About this exercise:
Where the line containing "multiplexers,192,33.7" appears in the records below, begin there and write out each line exactly until the last one, and nothing more.

(Stored data entries)
[Start of section]

$ cat config.mk
export PLATFORM = sky130hd
export DESIGN_NAME = bp_addr_map_router
export DESIGN_NICKNAME = d
export VERILOG_FILES = /design/src/rtl/bp_common_pkg.sv /design/src/rtl/bp_addr_region_match.sv /design/src/rtl/bp_fifo_1r1w.sv /design/src/rtl/bp_addr_map_router.sv
export SDC_FILE = /design/constraint.sdc
export NUM_CORES = 1
export LEC_CHECK = 0
export BUFFER_PORTS_ARGS = -buffer_cell sky130_fd_sc_hd__buf_4
export CORE_AREA = 2 2 228 230
export CTS_BUF_LIST = sky130_fd_sc_hd__clkbuf_16
export CTS_CLUSTER_DIAMETER = 40
export CTS_CLUSTER_SIZE = 16
export DETAILED_ROUTE_END_ITERATION = 7
export DIE_AREA = 0 0 230 232
export SYNTH_ARGS = -nofsm -noshare
export SYNTH_HDL_FRONTEND = slang
export SYNTH_SLANG_ARGS = --single-unit
$ cat constraint.sdc
create_clock -name clk_i -period 3.15 [get_ports clk_i]
set_input_delay 0.315 -clock clk_i [delete_from_list [all_inputs] [get_ports clk_i]]
set_output_delay 0.315 -clock clk_i [all_outputs]
set_load 0.05 [all_outputs]
$ cat src/rtl/bp_common_pkg.sv
// rtl/bp_common_pkg.sv - shared types, default I/O memory map and error tag encoding
package bp_common_pkg;

  localparam int unsigned bp_dev_idx_width_lp = 8;

  // Tag carried through the in-order queue: device index or decode error.
  typedef struct packed {
    logic                           err;
    logic [bp_dev_idx_width_lp-1:0] idx;
  } bp_dev_id_s;

  localparam bp_dev_id_s bp_dev_err_c = '{err: 1'b1, idx: '0};

  localparam logic [31:0] bp_cfg_base_lp   = 32'h0100_0000;
  localparam logic [31:0] bp_clint_base_lp = 32'h0200_0000;
  localparam logic [31:0] bp_host_base_lp  = 32'h0300_0000;
  localparam logic [31:0] bp_dram_base_lp  = 32'h8000_0000;

  localparam logic [31:0] bp_cfg_mask_lp   = 32'hFF00_0000;
  localparam logic [31:0] bp_clint_mask_lp = 32'hFF00_0000;
  localparam logic [31:0] bp_host_mask_lp  = 32'hFF00_0000;
  localparam logic [31:0] bp_dram_mask_lp  = 32'h8000_0000;

endpackage

$ cat src/rtl/bp_addr_region_match.sv
// rtl/bp_addr_region_match.sv - base/mask region compare with lowest-index priority
module bp_addr_region_match
  import bp_common_pkg::*;
#(
  parameter int                                  num_dev_p     = 4,
  parameter int                                  paddr_width_p = 56,
  parameter logic [num_dev_p*paddr_width_p-1:0]  dev_base_p    = '0,
  parameter logic [num_dev_p*paddr_width_p-1:0]  dev_mask_p    = '0
) (
  input  logic [paddr_width_p-1:0]       addr_i,
  output logic [num_dev_p-1:0]           match_oh_o,
  output logic [bp_dev_idx_width_lp-1:0] idx_o,
  output logic                           unmapped_o
);

  logic [num_dev_p-1:0]     hit;
  logic [paddr_width_p-1:0] base_i, mask_i;

  always_comb begin
    hit        = '0;
    match_oh_o = '0;
    idx_o      = '0;
    base_i     = '0;
    mask_i     = '0;
    for (int i = 0; i < num_dev_p; i++) begin
      base_i = dev_base_p[i*paddr_width_p +: paddr_width_p];
      mask_i = dev_mask_p[i*paddr_width_p +: paddr_width_p];
      hit[i] = ((addr_i & mask_i) == (base_i & mask_i));
    end
    // Walk downwards so the lowest matching index is the last one written.
    for (int i = num_dev_p - 1; i >= 0; i--) begin
      if (hit[i]) begin
        match_oh_o    = '0;
        match_oh_o[i] = 1'b1;
        idx_o         = bp_dev_idx_width_lp'(i);
      end
    end
  end

  assign unmapped_o = ~|hit;

endmodule

$ cat src/rtl/bp_fifo_1r1w.sv
// rtl/bp_fifo_1r1w.sv - small one-read one-write FIFO with occupancy count
module bp_fifo_1r1w #(
  parameter int els_p   = 4,
  parameter int width_p = 9
) (
  input  logic               clk_i,
  input  logic               reset_i,
  input  logic               v_i,
  input  logic [width_p-1:0] data_i,
  output logic               full_o,
  input  logic               yumi_i,
  output logic               v_o,
  output logic [width_p-1:0] data_o
);

  localparam int ptr_w_lp = (els_p > 1) ? $clog2(els_p) : 1;
  localparam int cnt_w_lp = $clog2(els_p + 1);

  logic [width_p-1:0]  mem_q [els_p];
  logic [ptr_w_lp-1:0] wptr_q, wptr_d, rptr_q, rptr_d;
  logic [cnt_w_lp-1:0] count_q, count_d;
  logic                enq, deq;

  assign full_o = (count_q == cnt_w_lp'(els_p));
  assign v_o    = (count_q != '0);
  assign data_o = mem_q[rptr_q];
  assign enq    = v_i & ~full_o;
  assign deq    = yumi_i & v_o;

  always_comb begin
    wptr_d  = wptr_q;
    rptr_d  = rptr_q;
    count_d = count_q;
    if (enq) wptr_d = (wptr_q == ptr_w_lp'(els_p - 1)) ? '0 : wptr_q + 1'b1;
    if (deq) rptr_d = (rptr_q == ptr_w_lp'(els_p - 1)) ? '0 : rptr_q + 1'b1;
    case ({enq, deq})
      2'b10:   count_d = count_q + 1'b1;
      2'b01:   count_d = count_q - 1'b1;
      default: count_d = count_q;
    endcase
  end

  always_ff @(posedge clk_i) begin
    if (reset_i) begin
      wptr_q  <= '0;
      rptr_q  <= '0;
      count_q <= '0;
    end else begin
      wptr_q  <= wptr_d;
      rptr_q  <= rptr_d;
      count_q <= count_d;
    end
  end

  always_ff @(posedge clk_i) begin
    if (enq) mem_q[wptr_q] <= data_i;
  end

endmodule

$ cat src/rtl/bp_addr_map_router.sv
// rtl/bp_addr_map_router.sv - uncached I/O address-decode router, in-order responses (option: BP_ADDR_MAP_ROUTER_STATS_EN)
module bp_addr_map_router
  import bp_common_pkg::*;
#(
  parameter int paddr_width_p     = 56,
  parameter int data_width_p      = 64,
  parameter int num_dev_p         = 4,
  parameter logic [num_dev_p*paddr_width_p-1:0] dev_base_p = {
    paddr_width_p'(bp_dram_base_lp), paddr_width_p'(bp_host_base_lp),
    paddr_width_p'(bp_clint_base_lp), paddr_width_p'(bp_cfg_base_lp)},
  parameter logic [num_dev_p*paddr_width_p-1:0] dev_mask_p = {
    paddr_width_p'(bp_dram_mask_lp), paddr_width_p'(bp_host_mask_lp),
    paddr_width_p'(bp_clint_mask_lp), paddr_width_p'(bp_cfg_mask_lp)},
  parameter int max_outstanding_p = 4
) (
  input  logic                              clk_i,
  input  logic                              reset_i,
  input  logic                              cmd_v_i,
  input  logic [paddr_width_p-1:0]          cmd_addr_i,
  input  logic                              cmd_we_i,
  input  logic [data_width_p-1:0]           cmd_data_i,
  output logic                              cmd_ready_o,
  output logic [num_dev_p-1:0]              dev_cmd_v_o,
  output logic [paddr_width_p-1:0]          dev_cmd_addr_o,
  output logic                              dev_cmd_we_o,
  output logic [data_width_p-1:0]           dev_cmd_data_o,
  input  logic [num_dev_p-1:0]              dev_cmd_ready_i,
  input  logic [num_dev_p-1:0]              dev_resp_v_i,
  input  logic [num_dev_p*data_width_p-1:0] dev_resp_data_i,
  output logic [num_dev_p-1:0]              dev_resp_yumi_o,
  output logic                              resp_v_o,
  output logic [data_width_p-1:0]           resp_data_o,
  output logic                              resp_err_o,
`ifdef BP_ADDR_MAP_ROUTER_STATS_EN
  output logic [31:0]                       err_count_o,
  output logic [num_dev_p*32-1:0]           issue_count_o,
`endif
  input  logic                              resp_yumi_i
);

  logic                      in_v_q, in_v_d;
  logic [paddr_width_p-1:0]  in_addr_q, in_addr_d;
  logic                      in_we_q, in_we_d;
  logic [data_width_p-1:0]   in_data_q, in_data_d;

  logic [num_dev_p-1:0]           match_oh;
  logic [bp_dev_idx_width_lp-1:0] match_idx;
  logic                           unmapped;
  logic                           q_full, head_v, issue_ok, in_fire, cmd_accept;
  bp_dev_id_s                     enq_tag, head_tag;

  bp_addr_region_match #(
    .num_dev_p    (num_dev_p),
    .paddr_width_p(paddr_width_p),
    .dev_base_p   (dev_base_p),
    .dev_mask_p   (dev_mask_p)
  ) u_match (
    .addr_i    (in_addr_q),
    .match_oh_o(match_oh),
    .idx_o     (match_idx),
    .unmapped_o(unmapped)
  );

  // No bypass on full: a same-cycle dequeue does not free a slot for issue.
  assign issue_ok    = in_v_q & ~q_full;
  assign in_fire     = issue_ok & (unmapped | |(dev_cmd_ready_i & match_oh));
  assign cmd_ready_o = ~in_v_q | in_fire;
  assign cmd_accept  = cmd_v_i & cmd_ready_o;
  assign enq_tag     = unmapped ? bp_dev_err_c : '{err: 1'b0, idx: match_idx};

  assign dev_cmd_v_o    = (issue_ok & ~unmapped) ? match_oh : '0;
  assign dev_cmd_addr_o = in_addr_q;
  assign dev_cmd_we_o   = in_we_q;
  assign dev_cmd_data_o = in_data_q;

  always_comb begin
    in_v_d    = in_v_q;
    in_addr_d = in_addr_q;
    in_we_d   = in_we_q;
    in_data_d = in_data_q;
    if (cmd_accept) begin
      in_v_d    = 1'b1;
      in_addr_d = cmd_addr_i;
      in_we_d   = cmd_we_i;
      in_data_d = cmd_data_i;
    end else if (in_fire) begin
      in_v_d = 1'b0;
    end
  end

  always_ff @(posedge clk_i) begin
    if (reset_i) begin
      in_v_q    <= 1'b0;
      in_addr_q <= '0;
      in_we_q   <= 1'b0;
      in_data_q <= '0;
    end else begin
      in_v_q    <= in_v_d;
      in_addr_q <= in_addr_d;
      in_we_q   <= in_we_d;
      in_data_q <= in_data_d;
    end
  end

  bp_fifo_1r1w #(
    .els_p  (max_outstanding_p),
    .width_p($bits(bp_dev_id_s))
  ) u_tag_q (
    .clk_i  (clk_i),
    .reset_i(reset_i),
    .v_i    (in_fire),
    .data_i (enq_tag),
    .full_o (q_full),
    .yumi_i (resp_yumi_i),
    .v_o    (head_v),
    .data_o (head_tag)
  );

  always_comb begin
    resp_v_o        = 1'b0;
    resp_data_o     = '0;
    resp_err_o      = 1'b0;
    dev_resp_yumi_o = '0;
    if (head_v) begin
      if (head_tag.err) begin
        resp_v_o   = 1'b1;
        resp_err_o = 1'b1;
      end else begin
        for (int i = 0; i < num_dev_p; i++) begin
          if (head_tag.idx == bp_dev_idx_width_lp'(i)) begin
            resp_v_o           = dev_resp_v_i[i];
            resp_data_o        = dev_resp_data_i[i*data_width_p +: data_width_p];
            dev_resp_yumi_o[i] = resp_yumi_i;
          end
        end
      end
    end
  end

`ifdef BP_ADDR_MAP_ROUTER_STATS_EN
  logic [31:0]                err_count_q, err_count_d;
  logic [num_dev_p-1:0][31:0] issue_count_q, issue_count_d;

  always_comb begin
    err_count_d   = err_count_q;
    issue_count_d = issue_count_q;
    if (in_fire & unmapped & (err_count_q != 32'hFFFF_FFFF))
      err_count_d = err_count_q + 32'd1;
    for (int i = 0; i < num_dev_p; i++) begin
      if (in_fire & ~unmapped & match_oh[i] & (issue_count_q[i] != 32'hFFFF_FFFF))
        issue_count_d[i] = issue_count_q[i] + 32'd1;
    end
  end

  always_ff @(posedge clk_i) begin
    if (reset_i) begin
      err_count_q   <= '0;
      issue_count_q <= '0;
    end else begin
      err_count_q   <= err_count_d;
      issue_count_q <= issue_count_d;
    end
  end

  assign err_count_o   = err_count_q;
  assign issue_count_o = issue_count_q;
`endif

endmodule

== After elaboration in Yosys (flattened, before gate mapping) ==
Memory sizes are Yosys's and may differ from the RTL's. A register that Yosys moved wholly into a read port is not among the register bits.
Cells that the tools add are included.

* $add $sub $neg: 4
* Equal/unequal tests: 11
* Muxes and demuxes: 39
* Bitwise gates (word level): 11
* Reduce and logical (&&, ||, !) cells: 7

{| class="wikitable"
|+ Operators by type and width
! operator !! count
|-
| 64-bit two-way mux || 6
|-
| 8-bit by 2-bit equality test with 1-bit output, second input constant || 4
|-
| 4-bit two-way mux || 7
|-
| 8-bit two-way mux || 3
|-
| 8-bit by 1-bit equality test with 1-bit output, second input constant || 2
|-
| 1-bit two-way mux || 16
|-
| 2-bit two-way mux || 5
|-
| 9-bit two-way mux || 1
|-
| 8-bit zero test || 1
|-
| 4-bit OR reduction || 2
|-
| 1-bit AND || 6
|-
| 2-bit equality test, second input constant || 3
|-
| 3-bit case mux with 2 select lines || 1
|-
| 2-bit by 1-bit adder with 2-bit output, second input constant || 2
|-
| 4-bit AND || 1
|-
| 2-bit nonzero test || 2
|-
| 3-bit by 1-bit adder with 3-bit output, second input constant || 1
|-
| 3-bit equality test, second input constant || 1
|-
| 3-bit nonzero test || 1
|-
| 3-bit by 1-bit subtractor with 3-bit output, second input constant || 1
|-
| 2-bit by 1-bit equality test with 1-bit output, second input constant || 1
|-
| 1-bit inverter || 2
|-
| 1-bit OR || 2
|-
| 1-bit zero test || 1
|}

* Register bits: 129
* RAM bits: 36
* Input bits: 389
* Word-level logic and storage cells: 80
* Memories kept: 1

{| class="wikitable"
|+ Memories
! name !! depth !! bits a word !! rd ports !! clocked after Yosys merged registers in !! write ports !! line !! text
|-
| u_tag_q.mem_q || 4 || 9 || 1 || 1 || 1 || bp_fifo_1r1w.sv:19 || <nowiki>logic [width_p-1:0] mem_q [els_p];</nowiki>
|}

== Depth between registers and ports, before layout ==
* Depth in word-level cells: 11
* Mapped depth: 10
* Gate-level depth less buffers: 10

== By module ==
Synthesis repeated with hierarchy kept, for this count alone.

* Cell total of the unflattened synthesis: 999
* Area, all modules: 8280.4 µm²

{| class="wikitable"
|+ Modules (own cells, without submodules)
! module !! instances !! cells an instance !! area an instance (µm²) !! seq. area each (µm²)
|-
| bp_addr_map_router || 1 || 880 || 6343.6 || 2442.3
|-
| bp_fifo_1r1w || 1 || 101 || 1793.0 || 1261.2
|-
| bp_addr_region_match || 1 || 18 || 143.9 || 0.0
|}

== Worst setup path before layout ==
No wires, ideal clock.

* Kind: reg2reg
* Start point: reg in_addr_q[27], in the netlist dev_cmd_addr_o[27]
* End point: reg u_tag_q.count_q[2]
* Setup time: 70 ps
* Arrival time: 2969 ps
* Required time: 3080 ps
* Path slack: 111 ps
* Cell stages (with the launch flop): 11
* Buffers on the path: 0
* Period minus slack after synthesis: 3039 ps
* Cells stage by stage: dfxtp_1 -> or4_1 -> a211o_1 -> o311a_1 -> inv_2 -> ha_1 -> inv_1 -> fa_1 -> xor2_1 -> or3_1 -> a21oi_1

* Word-level cells in the longest chain between the ends: 11

{| class="wikitable"
|+ RTL lines
! item !! line !! text
|-
| from (decl) || bp_addr_map_router.sv:42 || <nowiki>logic [paddr_width_p-1:0] in_addr_q, in_addr_d;</nowiki>
|-
| from (signal assigned) || bp_addr_map_router.sv:99 || <nowiki>in_addr_q <= in_addr_d;</nowiki>
|-
| 8-bit by 2-bit equality test with 1-bit output || bp_addr_region_match.sv:28 || <nowiki>hit[i] = ((addr_i & mask_i) == (base_i & mask_i));</nowiki>
|-
| 4-bit two-way mux (3 in series) || bp_addr_region_match.sv:32 || <nowiki>if (hit[i]) begin</nowiki>
|-
| 4-bit AND || bp_addr_map_router.sv:66 || <nowiki>assign in_fire = issue_ok & (unmapped | |(dev_cmd_ready_i & match_oh));</nowiki>
|-
| 4-bit OR reduction || bp_addr_map_router.sv:66 ||
|-
| 1-bit OR (*) || bp_addr_map_router.sv:66 ||
|-
| 1-bit AND (*) || bp_addr_map_router.sv:66 ||
|-
| 1-bit AND (*) || bp_fifo_1r1w.sv:27 || <nowiki>assign enq = v_i & ~full_o;</nowiki>
|-
| 2-bit by 1-bit equality test with 1-bit output / 2-bit equality test (equally long branches) || bp_fifo_1r1w.sv:36 || <nowiki>case ({enq, deq})</nowiki>
|-
| 3-bit case mux with 2 select lines / 2-bit nonzero test (equally long branches) || -- ||
|-
| to (signal assigned) || bp_fifo_1r1w.sv:51 || <nowiki>count_q <= count_d;</nowiki>
|-
| to (decl) || bp_fifo_1r1w.sv:21 || <nowiki>logic [cnt_w_lp-1:0] count_q, count_d;</nowiki>
|}

Mark *: on every way between the ends. The rest lies on a longest branch, timed or not.
A chain may end at the register's enable or synchronous reset.

==> key figures <==
Clock tree
  – TritonCTS clock tree: built
  – Clk sink count: approximately 140
  – Clk buf depth: 2
  – Clock root buffer: clkbuf_16
  – Worst-skew pair later-pin latency: around 440 ps
  – Clk slew on worst S/H paths: 60 ps
  – TritonCTS Buffers: 17
  – H-tree levels: 4
  – Post-cts hold buffer count: 0

Logic synthesis
  – Yosys top cell by area: dfxtp_1
  – Register area share after synthesis: a little over a third
  – Top cell type's share of synthesized area: 32.0%
  – Post-synth top flop: dfxtp_1
  – Synthesized area: 8200 sq um
  – Syn nets: 1,183
  – Top cells by area, synth: dfxtp_1, mux4_2, mux2i_1
  – Post-synth EDFFs: 12
  – Cells after Synth: around 790
  – Distinct cells, synth: 30
  – Most frequent cell after synthesis: nand2b_1
  – Fraction of registers with async set/reset: 0%
  – Avg Inst Size Synth: between 10 and 15 sq um
  – #FFs+latches synth: about 140
  – Commonest cells post-synth: nand2b_1, dfxtp_1, mux2i_1
  – Synthesis Warnings: 0

Setup path
  – Nature of the critical path startpoint: flop
  – WP data required: around 2800 ps
  – WP data arrival: about 2700 ps
  – Max FO, Critical Path: 22
  – Critical path class: flop to primary output
  – Worst setup EP type: primary output
  – Worst r2r dst: u_tag_q.count_q[2]$_SDFFE_PP0P_
  – Register-to-Register Path Depth: 10
  – RR Startpoint: dev_cmd_addr_o[27]$_SDFFE_PP0P_
  – FF-to-FF setup slack: 180 ps

Route
  – Drt initial violations: 395
  – Avg WL per Cell: 20.2 um
  – WL final: between 40,000 and 50,000 um
  – Routed Antenna Nets: 0
  – Vias per cell: 4.05
  – Detailed Routing Iterations Pass 1: 5
  – Residual DRC: 0
  – Via Count: 8,312

Die
  – Row cnt: just over 80
  – Die footprint: 53,400 sq um
  – Die Wd: 230 um
  – I/O Pins: between 500 and 600
  – Initial Utilization: 16.1%
  – Die height: 232 um
  – Core Footprint: between 50,000 and 60,000 sq um

STA
  – Rel. slew slack: 48.5%
  – Final Setup Violations: 0
  – Worst hold slack: 106 ps
  – Fmax: 0.327 GHz
  – Setup TNS: 0 ps
  – Final period utilization: 97.0%
  – Clock skew: roughly 12 ps
  – Unrepaired setup endpoints after global routing: false
  – Worst-Margin Slew: 772 ps
  – Post-route minimum period: 3050 ps
  – Final hold vios: 0
  – Max-slew violations: 0

Power and ir drop
  – Switching part of the total power: between 40% and 50%
  – Internal power: 0.00508 W
  – Clock Power Share: 22.8%
  – Comb power frac: 53.4%
  – Leakage: 6.38 nW
  – Sequential share of power: 23.8%
  – PwrDens: ~640 nW/um^2
  – Worst IR Drop VDD: 0.000363 V
  – Psw: 0.00382 W

Min path
  – Hold EP: dev_cmd_addr_o[31]$_SDFFE_PP0P_
  – Hold Crit Class: input pin to flop
  – Hold Crit Depth: 2
  – Hold_sp: cmd_addr_i[31]

Finish
  – Fillers: 5,470
  – Reg area: 2980 sq um
  – Total Nets Final: 1,745
  – Layout Area Growth over Synthesis: 70.8%
  – Ratio of cells with drive above 1 in the final layout: 52.1%
  – Area of the multi-input gates: just under 5000 sq um

Global route
  – Initial antenna violation count: 20
  – Gr ovfl total: 0
  – Routing usage on met2: 27.0%
  – Met1 Use GR: 14.9%
  – Vias in the first global route: 8,533
  – Pin count of the biggest net entering global routing: 86
  – GR Util met3: 5.01%
  – First-pass GRT wire length: about 57,000 um
  – GRT busiest layer: met2
  – Gr usage total: 14.8%

Placed design
  – PortBufs: 584
  – DP HPWL: 34,400 um
  – Placer Congestion: 0.995

Flow run
  – Max Cap Viol: 0

Outcome
  – Run status: finished, final reports clean
## worst max path at each step
stage,cells after the start,from,slack (ps),endpoint
after floorplan,10,dev_cmd_addr_o[27]$_SDFFE_PP0P_,110,u_tag_q.count_q[2]$_SDFFE_PP0P_
after global placement,10,dev_cmd_addr_o[27]$_SDFFE_PP0P_,150,u_tag_q.count_q[2]$_SDFFE_PP0P_
after detailed placement,10,dev_cmd_addr_o[27]$_SDFFE_PP0P_,190,u_tag_q.count_q[2]$_SDFFE_PP0P_
after CTS,6,flop,0.3,resp_data_o[58]
after global routing,6,flop,10,resp_data_o[53]
final,6,flop,100,resp_data_o[58]
## cells in the final DEF, fill, tap and decap left out, drive strengths merged, types with 4 or more instances in the layout
master    count
a21oi         8
and2          4
buf         606
clkbuf       17
clkinvlp      4
dfxtp       131
diode         9
edfxtp       12
ha            6
inv          21
mux2i       125
mux4         67
nand2       101
nand2b      150
nor2         12
nor2b        65
nor3          6
nor3b         5
o21ai         5
## area by class of cell
| class | count | share of cell area [%] |
|---|---|---|
| clock inverter | 15 | 1.11 |
| inverter | 14 | 0.375 |
| tap | 680 | 6.08 |
| sequential | 143 | 21.3 |
| antenna | 9 | 0.161 |
| clock buffer | 17 | 3.04 |
| timing repair buffer | 606 | 32.9 |
| multi-input combinational | 567 | 35.0 |
## worst max-delay path: stages, from the launching register on
cell,delay [ps]
dfxtp_2,370
mux4_4,660
buf_12,190
buf_12,180
mux4_2,480
nor2b_1,160
buf_4,220
## registers in the layout (all words and copies together), names as in the netlist, named ones only
name,count
u_tag_q.rptr_q,2
dev_cmd_addr_o,56
u_tag_q.wptr_q,2
dev_cmd_data_o,64
in_v_q,1
u_tag_q.mem_q,12
dev_cmd_we_o,1
u_tag_q.count_q,3
## repair_timing
action | CTS | global route
resized for setup | 1 | 2
setup buffers | 3 | 0
cloned | 0 | 0
endpoints found under the setup margin | 56 | 34
## cells by family after synthesis
group,Yosys count,share of synthesized area (%)
buffers and inverters,77,4.14
adder cells (fa/ha/maj),7,1.16
multiplexers,192,33.7
XOR/XNOR,2,0.214
flip-flops,143,36.4
AO/OA/AOI/OAI,18,1.30
AND/OR/NAND/NOR,348,23.1
## through the flow
step                setup slack (ps)  util, %  instance area [sq um]  power, W  instances
floorplan                        111        -                   8200   0.00525        787
global placement                 149     26.2                  13300   0.00686       2007
detailed placement               191     26.2                  13300   0.00686       2007
CTS                            0.291     27.4                  14000   0.00901       2042
global route                    10.2     27.5                  14000   0.00928       2051
finish                          95.1     27.5                  14000   0.00890       2051
## power groups by stage
| stage | Sequential [W] | Clock (W) | Combinational [W] |
|---|---|---|---|
| finish | 0.00212 | 0.00203 | 0.00475 |
| CTS | 0.00212 | 0.00211 | 0.00478 |
| detailed placement | 0.00216 | 0 | 0.00470 |
| floorplan | 0.00258 | 0 | 0.00267 |
| global route | 0.00214 | 0.00218 | 0.00496 |
| global placement | 0.00215 | 0 | 0.00471 |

[End of section]

Exercise result:
multiplexers,192,33.7
XOR/XNOR,2,0.214
flip-flops,143,36.4
AO/OA/AOI/OAI,18,1.30
AND/OR/NAND/NOR,348,23.1
## through the flow
step                setup slack (ps)  util, %  instance area [sq um]  power, W  instances
floorplan                        111        -                   8200   0.00525        787
global placement                 149     26.2                  13300   0.00686       2007
detailed placement               191     26.2                  13300   0.00686       2007
CTS                            0.291     27.4                  14000   0.00901       2042
global route                    10.2     27.5                  14000   0.00928       2051
finish                          95.1     27.5                  14000   0.00890       2051
## power groups by stage
| stage | Sequential [W] | Clock (W) | Combinational [W] |
|---|---|---|---|
| finish | 0.00212 | 0.00203 | 0.00475 |
| CTS | 0.00212 | 0.00211 | 0.00478 |
| detailed placement | 0.00216 | 0 | 0.00470 |
| floorplan | 0.00258 | 0 | 0.00267 |
| global route | 0.00214 | 0.00218 | 0.00496 |
| global placement | 0.00215 | 0 | 0.00471 |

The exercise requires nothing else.